The John Yoyogi Fortes collection of works at Grayspace Gallery is a slight departure from his older works, but this humorous collection will not disappoint those familiar with his acrylic-collage paintings. For those unfamiliar, a quick description: As a relatively well known West Coast pop surrealist, his painting technique brings collage, gestural painting marks combined with tightly rendered layering of popular symbols, and underground "cartoony" figures floating around the canvas together resulting in richly layered, amusing paintings with biting social criticism. A style of painting made popular by Manual Ocampo and Enrique Chogoya, West Coast pop surrealism has been sought by collectors and continues to be a force because of its painterly attributes, vibrant colors, humor and sting.

There is an old-time 1940s America charm to this kind of work, the same way hand-painted signs are beautiful -- care is taken in the craft of the caricatures and formation of the layers, but the topics of the paintings, carefully constructed social narratives and personal concerns ranging on topics from racism, to the environment, leave the viewer with a bittersweet taste, laughing at the joke, albeit saddened and reflective.

Or, as in the Fortes show, mostly just laughing at the jokes. In these works, Fortes is almost all comedian. The pen and ink drawing "Text" consists of the word "text" written in a heavy metal font above a skeleton-faced monster with a baseball cap. The painting "Sweaty Pickle" shows a grotesque pickle guy with veiny eyeballs popping way out of his head. These paintings and drawings are crazy cartoons and are funny like a Carl Stalling "Looney Tunes" soundtrack.

In the artist statement, Fortes says he wanted to make fun artwork, go where the drawing took him, lose himself in art making once again. Typically pulling symbols from a variety of scientific, historical and cultural sources, the drawings in this show rely heavily on Southern California car culture without the cars and underground comics. If these works are about the artist getting back to his roots, it is easy to see where his roots are buried; the three pen and ink drawings -- "When Thirst Overtakes," "Fire" and "Purging Pack Rat" -- look as though they were ripped straight from Big Daddy Roth's fifth period algebra notebook. .
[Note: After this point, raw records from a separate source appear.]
## src/hw/rtl/pls_pkg.sv

```systemverilog
// Types and constants shared by the positional list store.
package pls_pkg;

    localparam int unsigned OP_W    = 3;
    localparam int unsigned VALUE_W = 32;
    localparam int unsigned POS_W   = 8;
    localparam int unsigned STAT_W  = 2;
    localparam int unsigned LEN_W   = 5;

    // Request codes; code 7 is unused and answers with the current length.
    typedef enum logic [OP_W-1:0] {
        OP_INS_FIRST = 3'd0,
        OP_INS_LAST  = 3'd1,
        OP_INS_AT    = 3'd2,
        OP_DEL_FIRST = 3'd3,
        OP_DEL_LAST  = 3'd4,
        OP_DEL_AT    = 3'd5,
        OP_DUMP      = 3'd6
    } op_t;

    typedef enum logic [STAT_W-1:0] {
        ST_OK     = 2'd0,
        ST_EMPTY  = 2'd1,
        ST_FULL   = 2'd2,
        ST_BADPOS = 2'd3
    } status_t;

    // Sequencer states.
    typedef enum logic [2:0] {
        S_IDLE,
        S_MOVE,
        S_DRAIN,
        S_INSW,
        S_RESP,
        S_DREAD,
        S_DEMIT
    } state_t;

    typedef struct packed {
        logic [OP_W-1:0]           op;
        logic signed [VALUE_W-1:0] value;
        logic [POS_W-1:0]          position;
    } in_t;

    typedef struct packed {
        logic [STAT_W-1:0]         status;
        logic signed [VALUE_W-1:0] entry_value;
        logic [LEN_W-1:0]          length;
        logic                      last;
    } out_t;

endpackage

```

## src/hw/rtl/positional_list_store.sv

```systemverilog
// Positional list store: ordered entry memory with shift-based insert and delete.
//
// Usage: one request per input transaction on s_valid/s_ready/s_data (op, value,
// position). Inserts and deletes give one result transaction; dump gives one
// result per stored entry, first to last, with last set on the final one (an
// empty dump gives a single EMPTY result). Results leave on m_valid/m_ready/
// m_data through an output register.
// Timing: an insert or delete shifts the entries behind its position one at a
// time, reading one and writing the one read before, then writes the last one
// read; an insert then writes its own entry. Only then is the result loaded. The
// cost is set by the single entry memory: one read and one write per cycle, so one
// entry moves per cycle. Dump reads each entry through the registered read port,
// then emits it, and waits while the output stalls. s_ready is high
// only while the sequencer is idle, so one request is in work at a time.
// Reset: aresetn (synchronous, active low) empties the store and the output
// register; the memory contents are not cleared and are never read unwritten.
// Stall: while m_ready is low a pending result holds, and the sequencer waits
// before loading the next one; nothing is lost.
module positional_list_store #(
    parameter int unsigned DEPTH = 16
) (
    input  logic          aclk,
    input  logic          aresetn,
    input  logic          s_valid,
    output logic          s_ready,
    input  pls_pkg::in_t  s_data,
    output logic          m_valid,
    input  logic          m_ready,
    output pls_pkg::out_t m_data
);
    import pls_pkg::*;

    localparam int unsigned AW = $clog2(DEPTH);
    localparam int unsigned CW = $clog2(DEPTH + 1);

    // Entry memory: one write port, one registered read port.
    logic signed [VALUE_W-1:0] mem [DEPTH];
    logic signed [VALUE_W-1:0] rd_data_reg;
    logic [AW-1:0]             rd_addr;
    logic                      mem_we;
    logic [AW-1:0]             mem_wa;
    logic signed [VALUE_W-1:0] mem_wd;

    state_t state_reg, state_next;
    logic [CW-1:0]             count_reg, count_next;
    logic [OP_W-1:0]           op_reg, op_next;
    logic signed [VALUE_W-1:0] value_reg, value_next;
    logic [STAT_W-1:0]         status_reg, status_next;
    logic [AW-1:0]             idx_reg, idx_next;
    logic [AW-1:0]             w_reg, w_next;
    logic [AW-1:0]             end_reg, end_next;
    logic [AW-1:0]             d_reg, d_next;
    logic                      pend_reg, pend_next;
    logic [AW-1:0]             pend_addr_reg, pend_addr_next;
    logic                      out_valid_reg, out_valid_next;
    out_t                      out_reg, out_next;

    logic                      accept;
    logic                      out_free;
    logic                      is_ins, is_del, reg_ins, reg_del;
    logic                      pos_ok;
    logic [POS_W-1:0]          pos_m1;
    logic [AW-1:0]             dec_idx;
    logic [AW-1:0]             cnt_m1;
    logic                      move_dir_up;
    logic                      dump_last;

    assign s_ready  = (state_reg == S_IDLE);
    assign accept   = s_valid && s_ready;
    assign out_free = !out_valid_reg || m_ready;
    assign m_valid  = out_valid_reg;
    assign m_data   = out_reg;

    // Request decode against the current length.
    assign is_ins  = (s_data.op == OP_INS_FIRST) || (s_data.op == OP_INS_LAST)
                  || (s_data.op == OP_INS_AT);
    assign is_del  = (s_data.op == OP_DEL_FIRST) || (s_data.op == OP_DEL_LAST)
                  || (s_data.op == OP_DEL_AT);
    assign reg_ins = (op_reg == OP_INS_FIRST) || (op_reg == OP_INS_LAST)
                  || (op_reg == OP_INS_AT);
    assign reg_del = (op_reg == OP_DEL_FIRST) || (op_reg == OP_DEL_LAST)
                  || (op_reg == OP_DEL_AT);
    assign pos_ok  = (s_data.position != '0)
                  && (s_data.position <= POS_W'(count_reg));
    assign pos_m1  = s_data.position - POS_W'(1);
    assign cnt_m1  = AW'(count_reg - CW'(1));
    assign move_dir_up = reg_del;
    assign dump_last   = (CW'(d_reg) == (count_reg - CW'(1)));

    always_comb begin
        dec_idx = '0;
        priority case (1'b1)
            s_data.op == OP_INS_LAST:  dec_idx = AW'(count_reg);
            s_data.op == OP_DEL_LAST:  dec_idx = cnt_m1;
            s_data.op == OP_INS_AT,
            s_data.op == OP_DEL_AT:    dec_idx = count_reg == '0 ? '0 : AW'(pos_m1);
            default:                   dec_idx = '0;
        endcase
    end

    // Next-state logic.
    always_comb begin
        state_next = state_reg;
        unique case (state_reg)
            S_IDLE: begin
                if (accept) begin
                    if (is_ins) begin
                        if (count_reg == CW'(DEPTH)) begin
                            state_next = S_RESP;
                        end else if (count_reg != '0 && s_data.op == OP_INS_AT && !pos_ok) begin
                            state_next = S_RESP;
                        end else if (CW'(dec_idx) < count_reg) begin
                            state_next = S_MOVE;
                        end else begin
                            state_next = S_INSW;
                        end
                    end else if (is_del) begin
                        if (count_reg != '0 && !(s_data.op == OP_DEL_AT && !pos_ok)
                                && (CW'(dec_idx) + CW'(1) < count_reg)) begin
                            state_next = S_MOVE;
                        end else begin
                            state_next = S_RESP;
                        end
                    end else if (s_data.op == OP_DUMP && count_reg != '0) begin
                        state_next = S_DREAD;
                    end else begin
                        state_next = S_RESP;
                    end
                end
            end
            S_MOVE: begin
                if (w_reg == end_reg) begin
                    state_next = S_DRAIN;
                end
            end
            S_DRAIN: state_next = reg_ins ? S_INSW : S_RESP;
            S_INSW:  state_next = S_RESP;
            S_RESP: begin
                if (out_free) begin
                    state_next = S_IDLE;
                end
            end
            S_DREAD: state_next = S_DEMIT;
            S_DEMIT: begin
                if (out_free) begin
                    state_next = dump_last ? S_IDLE : S_DREAD;
                end
            end
            default: state_next = S_IDLE;
        endcase
    end

    // Datapath and output control.
    always_comb begin
        count_next     = count_reg;
        op_next        = op_reg;
        value_next     = value_reg;
        status_next    = status_reg;
        idx_next       = idx_reg;
        w_next         = w_reg;
        end_next       = end_reg;
        d_next         = d_reg;
        pend_next      = 1'b0;
        pend_addr_next = pend_addr_reg;
        out_valid_next = out_valid_reg && !m_ready;
        out_next       = out_reg;
        mem_we         = 1'b0;
        mem_wa         = pend_addr_reg;
        mem_wd         = rd_data_reg;
        rd_addr        = d_reg;
        unique case (state_reg)
            S_IDLE: begin
                if (accept) begin
                    op_next    = s_data.op;
                    value_next = s_data.value;
                    idx_next   = dec_idx;
                    d_next     = '0;
                    status_next = ST_OK;
                    if (is_ins) begin
                        if (count_reg == CW'(DEPTH)) begin
                            status_next = ST_FULL;
                        end else if (count_reg != '0 && s_data.op == OP_INS_AT && !pos_ok) begin
                            status_next = ST_BADPOS;
                        end
                        w_next   = cnt_m1;
                        end_next = dec_idx;
                    end else if (is_del) begin
                        if (count_reg == '0) begin
                            status_next = ST_EMPTY;
                        end else if (s_data.op == OP_DEL_AT && !pos_ok) begin
                            status_next = ST_BADPOS;
                        end
                        w_next   = dec_idx + AW'(1);
                        end_next = cnt_m1;
                    end else if (s_data.op == OP_DUMP && count_reg == '0) begin
                        status_next = ST_EMPTY;
                    end
                end
            end
            S_MOVE: begin
                // Read one source entry; write the one read last cycle.
                rd_addr        = w_reg;
                mem_we         = pend_reg;
                pend_next      = 1'b1;
                pend_addr_next = move_dir_up ? w_reg - AW'(1) : w_reg + AW'(1);
                w_next         = move_dir_up ? w_reg + AW'(1) : w_reg - AW'(1);
            end
            S_DRAIN: begin
                mem_we = 1'b1;
            end
            S_INSW: begin
                mem_we = 1'b1;
                mem_wa = idx_reg;
                mem_wd = value_reg;
            end
            S_RESP: begin
                if (out_free) begin
                    if (status_reg == ST_OK && reg_ins) begin
                        count_next = count_reg + CW'(1);
                    end else if (status_reg == ST_OK && reg_del) begin
                        count_next = count_reg - CW'(1);
                    end
                    out_valid_next     = 1'b1;
                    out_next.status    = status_reg;
                    out_next.entry_value = '0;
                    out_next.length    = LEN_W'(count_next);
                    out_next.last      = 1'b1;
                end
            end
            S_DREAD: begin
                rd_addr = d_reg;
            end
            S_DEMIT: begin
                if (out_free) begin
                    out_valid_next       = 1'b1;
                    out_next.status      = ST_OK;
                    out_next.entry_value = rd_data_reg;
                    out_next.length      = LEN_W'(count_reg);
                    out_next.last        = dump_last;
                    d_next               = d_reg + AW'(1);
                end
            end
            default: begin
            end
        endcase
    end

    // Control registers.
    always_ff @(posedge aclk) begin
        if (!aresetn) begin
            state_reg     <= S_IDLE;
            count_reg     <= '0;
            pend_reg      <= 1'b0;
            out_valid_reg <= 1'b0;
        end else begin
            state_reg     <= state_next;
            count_reg     <= count_next;
            pend_reg      <= pend_next;
            out_valid_reg <= out_valid_next;
        end
    end

    // Payload registers.
    always_ff @(posedge aclk) begin
        op_reg        <= op_next;
        value_reg     <= value_next;
        status_reg    <= status_next;
        idx_reg       <= idx_next;
        w_reg         <= w_next;
        end_reg       <= end_next;
        d_reg         <= d_next;
        pend_addr_reg <= pend_addr_next;
        out_reg       <= out_next;
    end

    // Entry memory ports.
    always_ff @(posedge aclk) begin
        if (mem_we) begin
            mem[mem_wa] <= mem_wd;
        end
        rd_data_reg <= mem[rd_addr];
    end

endmodule

```
===== src/hw/rtl/dpdd_pkg.sv =====
// dpdd_pkg: shared types and constants of the dual PID differential drive block.
// No dependencies; imported by dpdd_ctrl, dpdd_dp and the top level.
`default_nettype none
package dpdd_pkg;

  localparam int FIELD_W        = 32;
  localparam int GAIN_W         = 32;
  localparam int MV_W           = 16;
  localparam int DUTY_W         = 16;
  localparam int LIMIT_W        = 31;
  localparam int REG_IDX_W      = 3;
  localparam int IN_DATA_W      = 4 * FIELD_W + MV_W;
  localparam int OUT_DATA_W     = 2 * DUTY_W;
  localparam int DATA_WIDTH_DEF = 32;
  localparam int INTEGRAL_WIDTH_DEF = 48;
  localparam int MILLI_X2       = 2000;
  localparam int DIVISOR_W      = 27;
  localparam int DIV_STEPS      = 16;
  localparam int CNT_W          = $clog2(DIV_STEPS);

  localparam logic [LIMIT_W-1:0] LIMIT_RESET = 31'd19660800;

  localparam logic [REG_IDX_W-1:0] REG_SPEED_P = 3'd0;
  localparam logic [REG_IDX_W-1:0] REG_SPEED_I = 3'd1;
  localparam logic [REG_IDX_W-1:0] REG_SPEED_D = 3'd2;
  localparam logic [REG_IDX_W-1:0] REG_TURN_P  = 3'd3;
  localparam logic [REG_IDX_W-1:0] REG_TURN_I  = 3'd4;
  localparam logic [REG_IDX_W-1:0] REG_TURN_D  = 3'd5;
  localparam logic [REG_IDX_W-1:0] REG_LIMIT   = 3'd6;

  typedef enum logic [1:0] {
    RUN_OK    = 2'd0,
    RUN_OFF   = 2'd1,
    RUN_LIMIT = 2'd2,
    RUN_BATT  = 2'd3
  } run_status_e;

  typedef struct packed {
    logic                 load;
    logic                 eval;
    logic                 mul;
    logic                 first;
    logic                 last;
    logic [REG_IDX_W-1:0] prod_sel;
    logic                 mix;
    logic                 div_init;
    logic                 div_step;
    logic                 out_load;
  } cmd_t;

  typedef struct packed {
    logic in_valid;
    logic stop;
    logic out_free;
  } sts_t;

  typedef struct packed {
    logic [DUTY_W-1:0] duty_l;
    logic [DUTY_W-1:0] duty_r;
    run_status_e       status;
  } result_t;

endpackage
`default_nettype wire


===== src/hw/rtl/dpdd_ctrl.sv =====
// dpdd_ctrl: sequencer of one control tick (load, evaluate, multiply, mix, divide).
// Depends on dpdd_pkg; drives dpdd_dp through cmd_t.
`default_nettype none
module dpdd_ctrl #(
  parameter int CHUNKS = 3
) (
  input  wire logic          clk_i,
  input  wire logic          rst_ni,
  input  wire dpdd_pkg::sts_t sts_i,
  output dpdd_pkg::cmd_t     cmd_o,
  output logic               in_ready_o
);
  import dpdd_pkg::*;

  localparam int KW = $clog2(CHUNKS);

  typedef enum logic [7:0] {
    S_IDLE  = 8'b0000_0001,
    S_EVAL  = 8'b0000_0010,
    S_MUL   = 8'b0000_0100,
    S_DRAIN = 8'b0000_1000,
    S_MIX   = 8'b0001_0000,
    S_DIVI  = 8'b0010_0000,
    S_DIV   = 8'b0100_0000,
    S_FIN   = 8'b1000_0000
  } state_e;

  state_e               state_q, state_d;
  logic [KW-1:0]        k_q, k_d;
  logic [REG_IDX_W-1:0] p_q, p_d;
  logic [CNT_W-1:0]     cnt_q, cnt_d;
  logic                 k_last;

  assign k_last     = (k_q == KW'(CHUNKS - 1));
  assign in_ready_o = (state_q == S_IDLE);

  always_comb begin
    state_d = state_q;
    k_d     = k_q;
    p_d     = p_q;
    cnt_d   = cnt_q;
    cmd_o   = '0;
    unique case (state_q)
      S_IDLE: begin
        if (sts_i.in_valid) begin
          cmd_o.load = 1'b1;
          state_d    = S_EVAL;
        end
      end
      S_EVAL: begin
        cmd_o.eval = 1'b1;
        k_d        = '0;
        p_d        = REG_SPEED_P;
        state_d    = sts_i.stop ? S_FIN : S_MUL;
      end
      S_MUL: begin
        cmd_o.mul      = 1'b1;
        cmd_o.first    = (k_q == '0);
        cmd_o.last     = k_last;
        cmd_o.prod_sel = p_q;
        k_d            = k_q + 1'b1;
        if (k_last) begin
          k_d = '0;
          p_d = p_q + 1'b1;
          if (p_q == REG_TURN_D) begin
            cnt_d   = '0;
            state_d = S_DRAIN;
          end
        end
      end
      S_DRAIN: begin
        cnt_d = cnt_q + 1'b1;
        if (cnt_q == CNT_W'(1)) state_d = S_MIX;
      end
      S_MIX: begin
        cmd_o.mix = 1'b1;
        state_d   = S_DIVI;
      end
      S_DIVI: begin
        cmd_o.div_init = 1'b1;
        cnt_d          = '0;
        state_d        = S_DIV;
      end
      S_DIV: begin
        cmd_o.div_step = 1'b1;
        cnt_d          = cnt_q + 1'b1;
        if (cnt_q == CNT_W'(DIV_STEPS - 1)) state_d = S_FIN;
      end
      S_FIN: begin
        if (sts_i.out_free) begin
          cmd_o.out_load = 1'b1;
          state_d        = S_IDLE;
        end
      end
      default: state_d = S_IDLE;
    endcase
  end

  always_ff @(posedge clk_i or negedge rst_ni) begin
    if (!rst_ni) begin
      state_q <= S_IDLE;
      k_q     <= '0;
      p_q     <= '0;
      cnt_q   <= '0;
    end else begin
      state_q <= state_d;
      k_q     <= k_d;
      p_q     <= p_d;
      cnt_q   <= cnt_d;
    end
  end

  a_cmd_excl: assert property (@(posedge clk_i) disable iff (!rst_ni)
    $onehot0({cmd_o.load, cmd_o.eval, cmd_o.mul, cmd_o.mix, cmd_o.div_init,
              cmd_o.div_step, cmd_o.out_load}))
    else $error("dpdd_ctrl: overlapping commands");

  a_load_eval: assert property (@(posedge clk_i) disable iff (!rst_ni)
    cmd_o.load |=> cmd_o.eval)
    else $error("dpdd_ctrl: load not followed by evaluate");

  a_out_free: assert property (@(posedge clk_i) disable iff (!rst_ni)
    cmd_o.out_load |-> sts_i.out_free)
    else $error("dpdd_ctrl: result loaded into a full output register");

  a_drain: assert property (@(posedge clk_i) disable iff (!rst_ni)
    cmd_o.mix |-> (!$past(cmd_o.mul) && !$past(cmd_o.mul, 2)))
    else $error("dpdd_ctrl: mix before multiply pipeline drained");

endmodule
`default_nettype wire


===== config.mk =====
export PLATFORM = sky130hd
export DESIGN_NAME = dpdd_ctrl
export DESIGN_NICKNAME = d
export VERILOG_FILES = /design/src/hw/rtl/dpdd_pkg.sv /design/src/hw/rtl/dpdd_ctrl.sv
export SDC_FILE = /design/constraint.sdc
export NUM_CORES = 1
export LEC_CHECK = 0
export BUFFER_PORTS_ARGS = -buffer_cell sky130_fd_sc_hd__buf_2
export CORE_MARGIN = 2
export CORE_UTILIZATION = 58
export DETAILED_ROUTE_END_ITERATION = 12
export PLACE_DENSITY = 0.82
export SLEW_MARGIN = 20
export SYNTH_ARGS = -nofsm -noshare
export SYNTH_HDL_FRONTEND = slang
export SYNTH_SLANG_ARGS = --single-unit

===== constraint.sdc =====
create_clock -name clk_i -period 2.9 [get_ports clk_i]
set_input_delay 0.435 -clock clk_i [delete_from_list [all_inputs] [get_ports clk_i]]
set_output_delay 0.435 -clock clk_i [all_outputs]
set_load 0.005 [all_outputs]

==> run_results.csv <==
group,metric,value,unit
global_route,grt_max_degree,18,
route,via_count,976,
place,io_buffers,17,
setup_path,cp_cell_sequence,"nor4_4, nand3_1, nor3_1, buf_2",
clock_tree,cts.repair.resized,0,
clock_tree,clock_path_buffers,2,
route,drt_first_pass_iters,4,
route,wl_per_cell,15.1,um
setup_path,slowest_delay,0.49,ns
timing,finalSetupViolCount,0,
yosys,ys_types,41,
finish,area_growth,12.4,%
setup_path,worstPathMaxFanout,8,
timing,slew_viol_final,0,
timing,tightest_slew,0.525,ns
setup_path,start_kind,"flop",
global_route,grt_pass1_wl,3940,um
global_route,grt_use_total,26.0,%
setup_path,critPathKind,"reg2out",
clock_tree,h-tree-depth,1,
floorplan,pin_count,18,
timing,fmax,406,MHz
floorplan,core,0.00173,mm2
setup_path,worst-path-buf-inv,1,
global_route,antenna_found_initial,0,
place,hpwl,1830,um
setup_path,critPathArrivalTime,2.03,ns
clock_tree,cts-root-buf,"clkbuf_4",
place,gp_congestion,0.927,
worst_hold_path,min_path_type,"in2async",
finish,drive_gt1_share,23.9,%
yosys,syn_inst,115,
finish,nets,144,
timing,period_share,84.9,%
floorplan,rows,15,
yosys,yosysWarnings,0,
yosys,synth.ff_latch_count,17,
power,peakVddDrop,0.463,mV
clock_tree,clkSlewWorstSetupHoldPaths,0.10,ns
run_status,status,"finished clean",
yosys,async_reset_ff_share,100,%
finish,antennaDiodeCount,0,
route,dr.first_iter.drc_count,40,
setup_path,cp.required,2.47,ns
yosys,synth_edf_count,0,
timing,clock_skew,0.00470,ns
yosys,synthesis.area,0.00106,mm2
floorplan,die_x,46.8,um
timing,period_needed,2.46,ns
floorplan,start_util,61.6,%
setup_path,rrSetupSlack,1.00,ns
timing,maxSlewHeadroom,64.7,%
clock_tree,cts_buffers,3,
route,vias_per_cell,6.14,
clock_tree,clk_latency,0.30,ns
setup_path,critPathSlowestCell,"dfrtp_1",
route,drc_errors,0,
route,ant_nets,0,
route,totalWireLength,2400,um
yosys,yosysSeqAreaShare,40.1,%
global_route,grt-ovfl-total,0,
timing,whs,0.0309,ns
power,power_density,681,mW/mm2
finish,utilization,69.2,%
setup_path,crit_family,"simple AND/OR/NAND/NOR gates",
yosys,postSynthAreaPerCell,9.25,um2
run,drv_cap,0,
timing,rsz0062_at_grt,"no",
floorplan,dieArea,0.00219,mm2
power,leakagePower,0.000591,uW
timing,finalSetupTns,0,ns
yosys,syn_nets,124,
setup_path,crit_path_end_kind,"output pin",
clock_tree,post-cts-setup-buffers,0,
floorplan,die_h,46.8,um
yosys,synth-main-ff-cell,"dfrtp_1",
clock_tree,ctsHoldBuffers,0,
global_route,grt_pass1_vias,904,
timing,hold_viol,0,
clock_tree,clock_sinks,17,
clock_tree,tritoncts,"built",
kinds of logic after synthesis:
kind of cell | count (synthesis) | synth area share [%]
simple gates | 56 | 33.5
compound gates | 25 | 15.3
buf+inv | 10 | 3.88
xor+xnor | 3 | 2.47
fa+ha+maj | 4 | 4.71
flops | 17 | 40.1
final timing paths:
path	from	endpoint	depth (start not counted)
max	state_q[5]	cmd_o[8]	4
min	rst_ni	cnt_q[3]	1
max reg2reg	state_q[5]	cnt_q[2]	4
min reg2reg	cnt_q[0]	cnt_q[0]	1
max in group asynchronous	rst_ni	state_q[0]	1
min in group clk_i	sts_i[2]	state_q[0]	2
worst register-to-register path, stage by stage (launching register included):
cell and delay [ns]:
dfrtp_1 0.49, or4_4 0.60, or3_4 0.43, o211ai_2 0.17, a21oi_1 0.08
layer usage:
layer / vias up / share of wire [%] / global-route usage, % / wire (um)
met1: 459 / 44 / 31.7 / 1070
met5: - / 0 / 0 / 0
met2: 46 / 47 / 42.2 / 1140
met3: 11 / 5.2 / 5.00 / 126
met4: 0 / 3.0 / 16.1 / 72
li1: 460 / - / - / -
state kept, by name (all words and copies together), names as in the netlist:
signal,cells
cnt_q,4
k_q,2
state_q,8
p_q,3
power by group:
part	internal (uW)	switching (uW)
Combinational	146	181
Clock	53.8	79.4
Sequential	283	71.8
Total	482	332
cell type report:
type	instances	area, um2
Clock buffer	4	26.3
Fill cell	143	532
Inverter	8	30.0
Multi-Input combinational cell	88	596
Sequential cell	17	427
Tap cell	25	31.3
Timing Repair Buffer	17	85.1
layout by cell type, fill, tap and decap left out, types with 3 or more instances in the layout:
cell type / netlist / routed
nor3_1: 3 / 3
and2_1: 3 / 3
nand2_1: 6 / 6
dfrtp_1: 16 / 16
buf_2: 0 / 17
inv_1: 7 / 7
a21oi_1: 5 / 5
o21ai_0: 5 / 5
clkbuf_4: 0 / 3
ha_1: 4 / 4
or4_4: 3 / 3
nor2b_1: 4 / 4
nand4_1: 3 / 3
nand2b_1: 3 / 3
nor2_1: 11 / 11
nand3_1: 7 / 7
nand4b_1: 3 / 3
It is rare that an artist of this reputation and edge would be showing here in Reno, so collectors take now. Grayspace, shepherded by namesake Sara Gray, is the only independent contemporary nonprofit art gallery in Northern Nevada. The gallery is having a fundraiser from 5:30-8:30 p.m. Friday. Top local artists, as well as Fortes, have donated work for a silent auction. If you have never been, it's a good time to check out what promises to be Reno's innovative artspace.

Leah Ruby works as a freelance exhibit fabricator and arts educator. She holds a degree in museum science, specializing in exhibitions and public programs.

Coco Goes Gallery Hopping

Went to Reed Danziger's reception at Hosfelt Gallery in SF and Coco had fun hanging out with the Reed, Todd Hosfelt and his daughter Helen. Great show Reed! Heading next door to Braunstein/Quay Gallery, Coco got the latest art scoop from Ruth Braunstein . . . Coco's new friend!